*** Entries supplied ***

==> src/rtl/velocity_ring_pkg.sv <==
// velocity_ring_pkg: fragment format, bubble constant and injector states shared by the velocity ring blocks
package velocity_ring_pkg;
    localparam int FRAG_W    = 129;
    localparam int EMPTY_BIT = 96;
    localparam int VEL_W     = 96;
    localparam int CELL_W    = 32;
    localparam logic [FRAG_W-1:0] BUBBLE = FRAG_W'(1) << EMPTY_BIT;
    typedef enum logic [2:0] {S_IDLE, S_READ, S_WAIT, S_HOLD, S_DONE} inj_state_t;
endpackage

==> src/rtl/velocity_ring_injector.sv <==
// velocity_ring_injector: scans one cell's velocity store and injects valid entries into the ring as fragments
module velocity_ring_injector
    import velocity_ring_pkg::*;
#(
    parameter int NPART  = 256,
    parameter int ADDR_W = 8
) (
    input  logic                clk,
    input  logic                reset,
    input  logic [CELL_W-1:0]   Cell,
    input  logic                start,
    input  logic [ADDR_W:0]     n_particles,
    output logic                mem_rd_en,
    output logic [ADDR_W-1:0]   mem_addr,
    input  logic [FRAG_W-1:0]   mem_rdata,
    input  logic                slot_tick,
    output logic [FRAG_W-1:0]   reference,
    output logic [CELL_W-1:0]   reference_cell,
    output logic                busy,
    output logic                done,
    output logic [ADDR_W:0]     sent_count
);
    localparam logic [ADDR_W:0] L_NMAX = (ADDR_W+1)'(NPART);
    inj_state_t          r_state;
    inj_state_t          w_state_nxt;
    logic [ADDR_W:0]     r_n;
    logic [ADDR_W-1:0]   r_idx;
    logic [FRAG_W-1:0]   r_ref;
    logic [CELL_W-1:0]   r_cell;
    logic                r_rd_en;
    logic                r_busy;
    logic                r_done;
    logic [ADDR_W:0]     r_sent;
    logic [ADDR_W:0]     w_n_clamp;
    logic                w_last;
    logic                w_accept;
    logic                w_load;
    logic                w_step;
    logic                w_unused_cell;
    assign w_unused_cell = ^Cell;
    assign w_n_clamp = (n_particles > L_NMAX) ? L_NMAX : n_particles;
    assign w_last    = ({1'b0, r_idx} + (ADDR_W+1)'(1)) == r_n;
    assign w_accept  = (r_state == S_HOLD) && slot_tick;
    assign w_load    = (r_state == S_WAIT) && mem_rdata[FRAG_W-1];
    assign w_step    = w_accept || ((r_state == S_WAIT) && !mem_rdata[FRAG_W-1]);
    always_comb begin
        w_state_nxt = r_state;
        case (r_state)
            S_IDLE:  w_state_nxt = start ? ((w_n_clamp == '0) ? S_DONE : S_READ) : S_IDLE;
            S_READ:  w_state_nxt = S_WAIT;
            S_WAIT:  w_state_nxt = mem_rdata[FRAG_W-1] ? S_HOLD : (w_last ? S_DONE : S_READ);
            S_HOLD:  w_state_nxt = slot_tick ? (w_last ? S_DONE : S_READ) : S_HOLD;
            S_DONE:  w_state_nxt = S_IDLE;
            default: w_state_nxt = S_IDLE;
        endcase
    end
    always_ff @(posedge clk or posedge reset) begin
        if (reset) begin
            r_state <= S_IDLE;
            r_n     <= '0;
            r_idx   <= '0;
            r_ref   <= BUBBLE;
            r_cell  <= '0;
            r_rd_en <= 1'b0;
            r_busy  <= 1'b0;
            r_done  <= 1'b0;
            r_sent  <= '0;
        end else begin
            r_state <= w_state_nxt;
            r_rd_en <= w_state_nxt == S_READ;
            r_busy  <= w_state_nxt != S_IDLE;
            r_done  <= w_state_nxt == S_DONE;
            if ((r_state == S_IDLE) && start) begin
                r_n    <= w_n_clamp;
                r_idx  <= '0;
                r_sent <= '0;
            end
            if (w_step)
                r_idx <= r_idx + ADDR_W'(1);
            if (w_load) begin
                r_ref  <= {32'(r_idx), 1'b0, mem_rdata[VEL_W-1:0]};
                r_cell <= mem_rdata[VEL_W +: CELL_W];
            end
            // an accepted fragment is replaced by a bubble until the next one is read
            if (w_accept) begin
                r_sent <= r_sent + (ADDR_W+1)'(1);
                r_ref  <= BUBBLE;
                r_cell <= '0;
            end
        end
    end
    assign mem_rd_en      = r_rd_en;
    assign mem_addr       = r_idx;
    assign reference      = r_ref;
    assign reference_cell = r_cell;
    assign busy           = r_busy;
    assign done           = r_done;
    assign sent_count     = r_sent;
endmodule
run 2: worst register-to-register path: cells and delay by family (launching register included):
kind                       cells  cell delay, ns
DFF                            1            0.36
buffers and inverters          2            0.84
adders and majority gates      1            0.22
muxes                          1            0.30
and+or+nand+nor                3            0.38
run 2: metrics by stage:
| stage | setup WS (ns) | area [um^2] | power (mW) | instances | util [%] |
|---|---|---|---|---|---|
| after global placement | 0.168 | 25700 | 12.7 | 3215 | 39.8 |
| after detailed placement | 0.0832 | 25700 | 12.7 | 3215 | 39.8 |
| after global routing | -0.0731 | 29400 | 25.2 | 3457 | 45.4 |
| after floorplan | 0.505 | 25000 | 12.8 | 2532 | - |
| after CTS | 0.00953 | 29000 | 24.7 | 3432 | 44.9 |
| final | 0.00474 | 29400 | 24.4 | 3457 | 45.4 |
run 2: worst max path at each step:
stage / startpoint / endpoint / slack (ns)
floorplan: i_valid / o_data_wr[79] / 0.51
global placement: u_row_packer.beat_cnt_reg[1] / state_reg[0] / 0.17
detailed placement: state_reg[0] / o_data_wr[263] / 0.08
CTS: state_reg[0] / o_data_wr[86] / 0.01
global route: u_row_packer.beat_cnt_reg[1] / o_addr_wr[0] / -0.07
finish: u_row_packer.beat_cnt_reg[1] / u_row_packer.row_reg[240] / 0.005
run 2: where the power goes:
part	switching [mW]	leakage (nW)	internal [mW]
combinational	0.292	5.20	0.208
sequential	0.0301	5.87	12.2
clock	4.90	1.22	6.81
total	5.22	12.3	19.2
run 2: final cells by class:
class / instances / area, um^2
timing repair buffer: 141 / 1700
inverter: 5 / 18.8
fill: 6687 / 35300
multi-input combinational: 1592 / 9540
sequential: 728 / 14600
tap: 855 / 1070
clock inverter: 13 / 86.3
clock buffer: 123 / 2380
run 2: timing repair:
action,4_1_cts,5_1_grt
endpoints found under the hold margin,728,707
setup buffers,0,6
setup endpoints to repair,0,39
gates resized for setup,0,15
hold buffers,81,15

*** End of Entries supplied ***

Directions:
Where the listing above reaches the line that contains "run 2: worst max", start retyping, and finish with the line that contains "finish: u_row_packer.beat_cnt_reg[1] /"; reproduce those lines exactly and no others.

Exercise solution:
run 2: worst max path at each step:
stage / startpoint / endpoint / slack (ns)
floorplan: i_valid / o_data_wr[79] / 0.51
global placement: u_row_packer.beat_cnt_reg[1] / state_reg[0] / 0.17
detailed placement: state_reg[0] / o_data_wr[263] / 0.08
CTS: state_reg[0] / o_data_wr[86] / 0.01
global route: u_row_packer.beat_cnt_reg[1] / o_addr_wr[0] / -0.07
finish: u_row_packer.beat_cnt_reg[1] / u_row_packer.row_reg[240] / 0.005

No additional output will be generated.